En 2012, hacía un año que se había anunciado el final de la violencia de ETA y Urkullu pasó a liderar un gobierno que tuvo que encarar la reconstrucción de la convivencia en lo más crudo de la mayor crisis financiera global en un siglo, tras heredar unas tasas de desempleo por encima del 16%. La recuperación de la economía y la actividad, como sostén del modelo de bienestar y la protección social, superó los retos del momento, propició el inicio de la transformación industrial y presenta un balance histórico en el que nunca ha habido tantas personas con empleo en Euskadi ni más recursos públicos dedicados al bienestar ciudadano.

Pero, si algo ha marcado el ciclo de Iñigo Urkullu ha sido la traumática pandemia global de covid-19. Por su impacto emocional y por el material, la percepción social sale condicionada.

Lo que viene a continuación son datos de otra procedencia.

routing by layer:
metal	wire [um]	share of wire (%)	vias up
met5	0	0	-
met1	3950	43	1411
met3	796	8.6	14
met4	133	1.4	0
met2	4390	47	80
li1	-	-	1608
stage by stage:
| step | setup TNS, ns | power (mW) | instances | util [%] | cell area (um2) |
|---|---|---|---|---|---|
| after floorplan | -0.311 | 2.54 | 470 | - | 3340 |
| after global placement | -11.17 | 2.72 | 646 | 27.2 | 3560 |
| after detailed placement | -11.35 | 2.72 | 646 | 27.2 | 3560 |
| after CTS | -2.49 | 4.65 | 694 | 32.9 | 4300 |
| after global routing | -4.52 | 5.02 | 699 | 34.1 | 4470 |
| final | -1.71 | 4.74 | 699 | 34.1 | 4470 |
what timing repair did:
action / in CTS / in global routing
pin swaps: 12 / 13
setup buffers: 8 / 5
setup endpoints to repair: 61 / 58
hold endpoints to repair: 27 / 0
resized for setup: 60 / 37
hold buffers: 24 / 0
**src/rtl/oka_seq_mult.sv**
```systemverilog
// Sequential odd-even Karatsuba GF(2)[x] multiplier: one HALF x HALF carry-less
// multiplier is time-shared over three cycles, then the partial products are interleaved.
module oka_seq_mult #(
  parameter int N = 30
) (
  input  logic           clk,
  input  logic           rst_n,
  input  logic           in_valid,
  output logic           in_ready,
  input  logic [N-1:0]   a,
  input  logic [N-1:0]   b,
  output logic           out_valid,
  input  logic           out_ready,
  output logic [2*N-2:0] y,
  output logic           busy
);

  localparam int HALF = N / 2;

  generate
    if (((N % 2) != 0) || (N < 4)) begin : g_badN
      $error("oka_seq_mult: N must be even and >= 4");
    end
  endgenerate

  typedef enum logic [2:0] {
    S_IDLE,
    S_MUL0,
    S_MUL1,
    S_MUL2,
    S_DONE
  } state_t;

  state_t           r_state;
  state_t           w_nextState;
  logic             w_accept;
  logic [HALF-1:0]  w_ae, w_ao, w_be, w_bo;
  logic [HALF-1:0]  r_ae, r_ao, r_be, r_bo;
  logic [HALF-1:0]  w_opA, w_opB;
  logic [N-2:0]     w_prod;
  logic [N-2:0]     r_p0, r_p1;
  logic [N-1:0]     w_p0x, w_p1s;
  logic [2*N-2:0]   w_y;
  logic [2*N-2:0]   r_y;
  logic             r_outValid;

  assign in_ready  = (r_state == S_IDLE);
  assign busy      = (r_state != S_IDLE);
  assign w_accept  = in_valid && in_ready;
  assign out_valid = r_outValid;
  assign y         = r_y;

  always_comb begin
    w_ae = '0;
    w_ao = '0;
    w_be = '0;
    w_bo = '0;
    for (int k = 0; k < HALF; k++) begin
      w_ae[k] = a[2*k];
      w_ao[k] = a[2*k+1];
      w_be[k] = b[2*k];
      w_bo[k] = b[2*k+1];
    end
  end

  always_ff @(posedge clk or negedge rst_n) begin
    if (!rst_n) begin
      r_state <= S_IDLE;
    end else begin
      r_state <= w_nextState;
    end
  end

  always_comb begin
    w_nextState = r_state;
    case (r_state)
      S_IDLE:  if (w_accept) w_nextState = S_MUL0;
      S_MUL0:  w_nextState = S_MUL1;
      S_MUL1:  w_nextState = S_MUL2;
      S_MUL2:  w_nextState = S_DONE;
      S_DONE:  if (out_ready) w_nextState = S_IDLE;
      default: w_nextState = S_IDLE;
    endcase
  end

  // Shared sub-multiplier: operands steered by state (MUL2 feeds the Karatsuba middle term).
  always_comb begin
    w_opA = r_ae;
    w_opB = r_be;
    case (r_state)
      S_MUL1: begin
        w_opA = r_ao;
        w_opB = r_bo;
      end
      S_MUL2: begin
        w_opA = r_ae ^ r_ao;
        w_opB = r_be ^ r_bo;
      end
      default: ;
    endcase
    w_prod = '0;
    for (int i = 0; i < HALF; i++) begin
      for (int j = 0; j < HALF; j++) begin
        w_prod[i+j] = w_prod[i+j] ^ (w_opA[i] & w_opB[j]);
      end
    end
  end

  // Even bits take P0 plus P1 shifted by one (x^2); odd bits take the middle term.
  always_comb begin
    w_p0x = {1'b0, r_p0};
    w_p1s = {r_p1, 1'b0};
    w_y   = '0;
    for (int i = 0; i < N; i++) begin
      w_y[2*i] = w_p0x[i] ^ w_p1s[i];
    end
    for (int i = 0; i < N - 1; i++) begin
      w_y[2*i+1] = w_prod[i] ^ r_p0[i] ^ r_p1[i];
    end
  end

  always_ff @(posedge clk or negedge rst_n) begin
    if (!rst_n) begin
      r_ae       <= '0;
      r_ao       <= '0;
      r_be       <= '0;
      r_bo       <= '0;
      r_p0       <= '0;
      r_p1       <= '0;
      r_y        <= '0;
      r_outValid <= 1'b0;
    end else begin
      if (w_accept) begin
        r_ae <= w_ae;
        r_ao <= w_ao;
        r_be <= w_be;
        r_bo <= w_bo;
      end
      if (r_state == S_MUL0) r_p0 <= w_prod;
      if (r_state == S_MUL1) r_p1 <= w_prod;
      if (r_state == S_MUL2) begin
        r_y        <= w_y;
        r_outValid <= 1'b1;
      end else if ((r_state == S_DONE) && out_ready) begin
        r_outValid <= 1'b0;
      end
    end
  end

endmodule

```
File: src/rtl/bf2_pair_feeder.sv
// Input feeder for the radix-2 butterfly: buffers the first half-frame, then pairs x[k] with x[k+HALF].
// Optional BF2_FEEDER_FRAME_TAG_EN adds pair_idx / frame_last outputs.
module bf2_pair_feeder #(
  parameter int unsigned WIDTH = 13,
  parameter int unsigned DEPTH = 2,
  parameter int unsigned HALF  = 4
) (
  input  logic                            clk,
  input  logic                            rstn,
  input  logic                            flush,
  input  logic                            in_valid,
  input  logic signed [DEPTH*WIDTH-1:0]   din_R,
  input  logic signed [DEPTH*WIDTH-1:0]   din_Q,
  output logic                            pair_valid,
  output logic signed [DEPTH*WIDTH-1:0]   dout_R_1,
  output logic signed [DEPTH*WIDTH-1:0]   dout_Q_1,
  output logic signed [DEPTH*WIDTH-1:0]   dout_R_2,
  output logic signed [DEPTH*WIDTH-1:0]   dout_Q_2,
  output logic                            busy
`ifdef BF2_FEEDER_FRAME_TAG_EN
  ,
  output logic        [$clog2(HALF)-1:0]  pair_idx,
  output logic                            frame_last
`endif
);

  localparam int unsigned CW = $clog2(HALF);
  localparam int unsigned BW = DEPTH * WIDTH;

  typedef enum logic {StFill, StPair} state_e;

  state_e          state_q;
  logic [CW-1:0]   cnt_q;
  logic [BW-1:0]   mem_r [HALF];
  logic [BW-1:0]   mem_i [HALF];
  logic            accept;
  logic            cnt_last;

  assign accept   = in_valid & ~flush;
  assign cnt_last = (cnt_q == CW'(HALF - 1));

  // First-half storage; no reset, stale entries are always rewritten before being read.
  always_ff @(posedge clk) begin
    if (state_q == StFill && accept) begin
      mem_r[cnt_q] <= din_R;
      mem_i[cnt_q] <= din_Q;
    end
  end

  always_ff @(posedge clk or negedge rstn) begin
    if (!rstn) begin
      state_q    <= StFill;
      cnt_q      <= '0;
      busy       <= 1'b0;
      pair_valid <= 1'b0;
      dout_R_1   <= '0;
      dout_Q_1   <= '0;
      dout_R_2   <= '0;
      dout_Q_2   <= '0;
`ifdef BF2_FEEDER_FRAME_TAG_EN
      pair_idx   <= '0;
      frame_last <= 1'b0;
`endif
    end else begin
      // Outputs are zero on every cycle without an accepted PAIR beat.
      pair_valid <= 1'b0;
      dout_R_1   <= '0;
      dout_Q_1   <= '0;
      dout_R_2   <= '0;
      dout_Q_2   <= '0;
`ifdef BF2_FEEDER_FRAME_TAG_EN
      pair_idx   <= '0;
      frame_last <= 1'b0;
`endif
      if (flush) begin
        state_q <= StFill;
        cnt_q   <= '0;
        busy    <= 1'b0;
      end else if (accept) begin
        cnt_q <= cnt_last ? '0 : cnt_q + CW'(1);
        unique case (state_q)
          StFill: begin
            if (cnt_last) begin
              state_q <= StPair;
              busy    <= 1'b1;
            end
          end
          StPair: begin
            pair_valid <= 1'b1;
            dout_R_1   <= mem_r[cnt_q];
            dout_Q_1   <= mem_i[cnt_q];
            dout_R_2   <= din_R;
            dout_Q_2   <= din_Q;
`ifdef BF2_FEEDER_FRAME_TAG_EN
            pair_idx   <= cnt_q;
            frame_last <= cnt_last;
`endif
            if (cnt_last) begin
              state_q <= StFill;
              busy    <= 1'b0;
            end
          end
          default: state_q <= StFill;
        endcase
      end
    end
  end

endmodule

File: config.mk
export PLATFORM = sky130hd
export DESIGN_NAME = bf2_pair_feeder
export DESIGN_NICKNAME = d
export VERILOG_FILES = /design/src/rtl/bf2_pair_feeder.sv
export SDC_FILE = /design/constraint.sdc
export NUM_CORES = 1
export LEC_CHECK = 0
export CORE_MARGIN = 2
export CORE_UTILIZATION = 25
export DETAILED_ROUTE_END_ITERATION = 8
export SYNTH_ARGS = -nofsm -noshare
export SYNTH_HDL_FRONTEND = slang
export SYNTH_SLANG_ARGS = --single-unit
File: constraint.sdc
create_clock -name clk -period 5.6 [get_ports clk]
set_input_delay 1.12 -clock clk [delete_from_list [all_inputs] [get_ports clk]]
set_output_delay 1.12 -clock clk [all_outputs]
set_load 0.01 [all_outputs]
==> summary.md, run 1 <==
| Metric | Value |
|---|---|
| ANT nets after route | `0` |
| Max H-tree Level | `2` |
| RSZ-0062 raised after global routing | `no` |
| Total Die Area | `46180 um^2` |
| Status | `finished clean` |
| CTS Buffer Depth | `3` |
| Post-detail-place hpwl | `12530 um` |
| Post-Route WL | `23100 um` |
| Static leakage | `5.205 nW` |
| # diodes | `0` |
| # Post-CTS Setup Buffers | `0` |
| Post-Syn Instances | `580` |
| Initial DRC count | `254` |
| Worst hold path class | `reg -> reg` |
| Min-delay src | `mem_i[1][9]$_DFFE_PP_` |
| Dpl ws | `2.152 ns` |
| Root buf cell | `clkbuf_16` |
| Critical Path Fanout Max | `52` |
| GP Congestion | `0.6648` |
| Die width | `214.9 um` |
| Clk_lat worst skew | `0.53 ns` |
| Setup crit start kind | `input pin` |
| Library cells used by synthesis | `20` |
| CTS tree | `built` |
| Synthesized net count | `640` |
| R2R Path Start | `cnt_q[1]$_DFFE_PN0P_` |
| First-pass GRT wire length | `35950 um` |
| Area growth syn-to-layout | `30.72%` |
| Ys Warns | `0` |
| WL/cell | `16.82 um` |
| Initial antenna violation count | `1` |
| Routed vias/inst | `4.011` |
| Period minus WS final | `2.864 ns` |
| Post-Syn Area | `11120 um^2` |
| Period utilization | `51.14%` |
| Register area share after synthesis | `80.71%` |
| Clock Skew | `0.006621 ns` |
| Tot GR Track Use | `10.24%` |
| Max VDD drop | `0.1768 mV` |
| Commonest non-fill, non-tap cell in the layout | `edfxtp_1` |
| CTS buffer count | `37` |
| Highest clock rate | `349.2 MHz` |
| Layout Nets | `812` |
| CTS Hold Bufs | `0` |
| Final WS setup | `2.736 ns` |
| Detailed-route DRC error count | `0` |
| DR vias | `5507` |
| Core area | `44030 um^2` |
| Final hold violations | `0` |
| TritonCTS Sinks | `317` |
| Top post-synthesis cells by area | `edfxtp_1 56%, dfrtp_1 25%, mux2i_1 9.5%` |
| Setup TNS | `0 ns` |
| CP endpoint kind | `flop` |
| Slew margin rel. | `29.01%` |
| # rows | `77` |
| Top cell type's share of synthesized area | `56.18%` |
| Max_cap viols | `0` |
| First-pass detailed-route iteration total | `6` |
| Syn avg cell area | `19.17 um^2` |
| Synth Register Bits | `317` |
| Arr. time, crit path | `3.27 ns` |
| Effective utilization at floorplan | `25.25%` |
| Power per cell area | `356.7 nW/um^2` |
| Final setup fails | `0` |
| Total I/O pin count | `162` |
| Port Buffer Count | `161` |
| Pin count of the biggest net entering global routing | `71` |
| Most frequent cells in the layout | `208 x edfxtp_1, 160 x clkdlybuf4s50_1, 108 x dfrtp_1` |
| Number of global-route vias before repair | `5881` |
| Layout cells sized above 1 | `9.219%` |
| CP required | `6.00 ns` |
| Post-synth top area cell | `edfxtp_1` |
| CP Class | `in -> reg` |
| Die Y | `214.9 um` |
| Clk pin slew, worst setup/hold paths | `0.06 ns` |
| Crit path from | `in_valid` |
| Remaining global-route overflow | `0` |
| Worst-Margin Slew | `1.062 ns` |
| Quantity of gates resized following cts | `0` |
| Slew Limit Fails | `0` |
critical path: stages:
cell and delay (ns):
clkdlybuf4s50_1 0.79, nand4b_4 0.86, o22ai_1 0.47
registers in the layout (all words and copies together) (netlist names), 2 cells and up:
register,count
dout_R_1,26
cnt_q,2
dout_Q_1,26
mem_r,104
dout_R_2,26
mem_i,104
dout_Q_2,26
Yosys cell counts:
cell type,number
and3_1,3
nand4bb_1,1
o22ai_1,52
mux2i_1,105
dfrtp_1,109
or3b_1,1
a21bo_2,2
inv_1,2
ha_1,4
nor2_1,3
and2_1,52
and3b_1,1
buf_6,13
nand4b_4,1
buf_4,7
edfxtp_1,208
buf_2,11
nand3b_1,1
a21oi_1,3
nand2b_1,1
through the flow:
step           std cells  total power, mW  utilization (%)  hold slack, ns  cell area (um^2)
2_1_floorplan        580            2.701                -          0.4890             11120
3_3_place_gp        1305            2.802            30.17          0.4955             13280
3_5_place_dp        1305            2.808            30.17          0.5141             13280
4_1_cts             1373            5.279            33.01          0.5271             14530
5_1_grt             1373            5.395            33.01          0.5616             14530
6_report            1373            5.185            33.01          0.5333             14530
report_power, final:
group / switching, mW / internal, mW / total, mW
Sequential: 0.0236 / 2.54 / 2.57
Combinational: 0.101 / 0.0840 / 0.185
Clock: 0.944 / 1.49 / 2.43
cells by family after synthesis:
| logic type | synth area share, % |
|---|---|
| AOI/OAI and AO/OA | 3.241 |
| adders and majority gates | 0.4502 |
| buffers and inverters | 2.352 |
| DFF | 80.71 |
| muxes | 9.453 |
| and+or+nand+nor | 3.793 |
per-layer routing:
metal	track usage (%)	wire (um)	up-vias
li1	-	-	2544
met1	13.13	10240	2773
met2	16.34	10900	148
met3	3.001	1417	40
met4	3.981	533	2
met5	0	12	-
path summary, 6_finish.rpt:
check	end	slack (ns)	cells after the start
setup / recovery	dout_Q_1[25]$_DFF_PN0_	2.74	3
hold / removal	dout_Q_1[9]$_DFF_PN0_	0.53	2
setup reg to reg	mem_r[3][18]$_DFFE_PP_	2.78	4
hold reg to reg	dout_Q_1[9]$_DFF_PN0_	0.53	2
max in group asynchronous	dout_Q_2[21]$_DFF_PN0_	3.88	2
min in group asynchronous	dout_Q_1[25]$_DFF_PN0_	0.62	1
area by class of cell:
type	instances	area (um^2)
clock inverter	23	231.5
clock buffer	45	1018
fill	4247	29490
inverter	2	7.507
multi-input combinational	230	1923
sequential	317	8977
timing repair buffer	164	1635
tap	592	740.7
Note: power is estimated with default switching activity, not from simulation.
==> inputs of run 2 (changes only) <==
Clock period 5.6 ns to 2.8 ns, I/O delays scaled along.
==> summary.md, run 2 (same netlist as run 1, synthesis figures left out) <==
| Metric | Value |
|---|---|
| Status | `finished clean (unchanged)` |
| Worst reg2reg endpoint | `dout_R_1[21]$_DFF_PN0_ (was mem_r[3][18]$_DFFE_PP_)` |
| Power per cell area | `723.3 nW/um^2 (was 356.7 nW/um^2)` |
| Slew Limit Fails | `0 (unchanged)` |
| CP endpoint kind | `primary output (was flop)` |
| Port Buffer Count | `161 (unchanged)` |
| # rows | `77 (unchanged)` |
| CP max-delay cell | `clkdlybuf4s50_1 (was nand4b_4)` |
| Quantity of gates resized following cts | `0 (unchanged)` |
| Die width | `214.9 um (unchanged)` |
| R2R Path Start | `cnt_q[1]$_DFFE_PN0P_ (unchanged)` |
| Setup TNS | `0 ns (unchanged)` |
| CP Class | `reg -> out (was in -> reg)` |
| Tot GR Track Use | `10.84% (was 10.24%)` |
| Effective utilization at floorplan | `25.25% (unchanged)` |
| Pin count of the biggest net entering global routing | `73 (was 71)` |
| Layout Nets | `829 (was 812)` |
| Period minus WS final | `2.093 ns` |
| Delay-heaviest family, CP | `buffers and inverters (was simple AND/OR/NAND/NOR gates)` |
| Total Die Area | `46180 um^2 (unchanged)` |
| CTS tree | `built (unchanged)` |
| Critical Path Fanout Max | `1 (was 52)` |
| Setup crit start kind | `flop (was input pin)` |
| Static leakage | `5.333 nW (was 5.205 nW)` |
| Clk pin slew, worst setup/hold paths | `0.06 ns (about the same)` |
| CTS buffer count | `38 (was 37)` |
| Placed Instance Area | `13490 um^2 (was 13280 um^2)` |
| First-pass GRT wire length | `37160 um (was 35950 um)` |
| RSZ-0062 raised after global routing | `no (unchanged)` |
| Highest clock rate | `477.8 MHz` |
| Detailed-route DRC error count | `0 (unchanged)` |
| Max_cap viols | `0 (unchanged)` |
| Leading registers by flop count | `mem_i (104), mem_r (104) (unchanged)` |
| DR vias | `5599 (was 5507)` |
| Final hold violations | `0 (unchanged)` |
| Area growth syn-to-layout | `33.29% (was 30.72%)` |
| GP Congestion | `0.6789 (was 0.6648)` |
| Root buf cell | `clkbuf_16 (unchanged)` |
| Number of global-route vias before repair | `5807 (was 5881)` |
| Remaining global-route overflow | `0 (unchanged)` |
| Period utilization | `74.74%` |
| WP buf/inv | `1 (unchanged)` |
| CP required | `2.24 ns (was 6.00 ns)` |
| Post-layout instance area | `14820 um^2 (was 14530 um^2)` |
| Post-Route WL | `25170 um (was 23100 um)` |
| Slew margin rel. | `48.73% (was 29.01%)` |
| # diodes | `0 (unchanged)` |
| Commonest non-fill, non-tap cell in the layout | `edfxtp_1 (unchanged)` |
| Fill count | `4205 (was 4247)` |
| First-pass detailed-route iteration total | `4 (was 6)` |
| Most frequent cells in the layout | `208 x edfxtp_1, 160 x clkdlybuf4s50_1, 108 x dfrtp_1 (unchanged)` |
| Post-detail-place hpwl | `15890 um (was 12530 um)` |
| R2r setup slk | `0.80 ns (was 2.78 ns)` |
| Initial DRC count | `344 (was 254)` |
| Total I/O pin count | `162 (unchanged)` |
| # Post-CTS Setup Buffers | `0 (unchanged)` |
| Max H-tree Level | `2 (unchanged)` |
| Final setup fails | `0 (unchanged)` |
| Max VDD drop | `0.4214 mV (was 0.1768 mV)` |
| CTS Hold Bufs | `0 (unchanged)` |
| WL/cell | `18.09 um (was 16.82 um)` |
| Die Y | `214.9 um (unchanged)` |
| Core area | `44030 um^2 (unchanged)` |
| R2R depth | `3 (was 4)` |
| TritonCTS Sinks | `317 (unchanged)` |
| Worst-Margin Slew | `0.7690 ns (was 1.062 ns)` |
| Total placed cells including tap cells | `1321 (was 1305)` |
| Initial antenna violation count | `2 (was 1)` |
| CTS Buffer Depth | `3 (unchanged)` |
| Worst hold path class | `in -> async (was reg -> reg)` |
| Layout cells sized above 1 | `10.76% (was 9.219%)` |
| Final core utilization | `33.66% (was 33.01%)` |
| Arr. time, crit path | `1.53 ns (was 3.27 ns)` |
| ANT nets after route | `0 (unchanged)` |
| Clock Skew | `0.01941 ns (was 0.006621 ns)` |
| Worst-path cell chain | `clkdlybuf4s50_1 (was clkdlybuf4s50_1, nand4b_4, o22ai_1)` |
| Routed vias/inst | `4.025 (was 4.011)` |
| Post-Layout Cell Count | `1391 (was 1373)` |
| Clk_lat worst skew | `0.55 ns (was 0.53 ns)` |
| Crit-path max cell delay | `0.57 ns (was 0.86 ns)` |
-- run 2: changes by cell type in the layout (fill, tap and decap cells not counted), sizes merged --
cell / delta
clkinvlp: +1
buf: +16
clkbuf: +2
inv: +1
bufinv: +3
clkinv: -5
-- run 2: how the worst max path moves through the flow --
stage | slack [ns] | cells after the start | start | endpoint
after floorplan | 0.09 | 6 | cnt_q[1]$_DFFE_PN0P_ | mem_i[0][0]$_DFFE_PP_
after global placement | 0.31 | 4 | in_valid | mem_r[2][17]$_DFFE_PP_
after detailed placement | 0.26 | 4 | in_valid | dout_R_1[1]$_DFF_PN0_
after CTS | 0.66 | 1 | dout_R_1[6]$_DFF_PN0_ | dout_R_1[6]
after global routing | 0.64 | 3 | cnt_q[1]$_DFFE_PN0P_ | dout_R_1[14]$_DFF_PN0_
final | 0.71 | 1 | dout_R_1[25]$_DFF_PN0_ | dout_R_1[25]
-- run 2: final cells by class --
type | instances | area [um^2] | share of cell area, %
inverters | 2 | 7.507 | 0.05066
clock inverters | 23 | 342.8 | 2.313
clock buffers | 47 | 984.7 | 6.645
multi-input cells | 230 | 1923 | 12.98
flip-flops and latches | 317 | 8977 | 60.58
repair buffers | 180 | 1843 | 12.44
well taps | 592 | 740.7 | 4.998
-- run 2: stage by stage --
stage | hold WS [ns] | power [mW] | setup WS, ns
floorplan | 0.2644 | 5.402 | 0.09499
global placement | 0.5059 | 5.631 | 0.3117
detailed placement | 0.5183 | 5.637 | 0.2620
CTS | 0.05738 | 10.88 | 0.6616
global route | 0.08498 | 11.09 | 0.6364
finish | 0.03391 | 10.72 | 0.7072
-- run 2: report_power, final --
part | internal (mW) | leakage [nW] | switching (mW)
registers | 5.09 | 3.41 | 0.0317
clock network | 3.19 | 0.634 | 1.99
logic | 0.180 | 1.29 | 0.230
-- run 2: per-layer routing --
| metal | track usage (%) | part of all wire [%] |
|---|---|---|
| met5 | 0 | 0.12 |
| met1 | 13.83 | 43 |
| met4 | 3.241 | 2.0 |
| met2 | 17.61 | 48 |
| met3 | 3.439 | 6.9 |
-- run 2: worst register-to-register path: stages (launching register included) --
cell and delay [ns]:
dfrtp_4 0.72, buf_4 0.68, mux2i_1 0.30, o22ai_1 0.13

A ella se ha sobrepuesto el país con sacrificio, entrega y una demanda de responsabilidad colectiva que ha generado un desgaste en quienes la han liderado y alimentado una estrategia del descontento desde su oposición. En ese marco, mientras la polarización política se abría camino en el entorno, desde la gobernanza ejercida por Urkullu se animó a los consensos y acuerdos de país incluso desde la mayoría absoluta. Queda la experiencia del diálogo, el consenso y la iniciativa que deben preservarse en las próximas legislaturas.

Desde el mismo realismo que afrontó la situación de los últimos 12 años, será preciso encarar sin dogmatismos los retos de la sostenibilidad ambiental y económica, la dependencia energética, la transformación industrial, la igualdad de géneros, la violencia que la niega, la convivencia intercultural, la identidad propia integrada en la realidad global, la educación, la sanidad y la respuesta a las necesidades de una sociedad cuya pirámide de edad exige servicios acordes. Fórmulas de equilibrio y respuestas viables a estos y otros retos son las que cabe exigir a quien aspire a relevar a Iñigo Urkullu en la próxima década.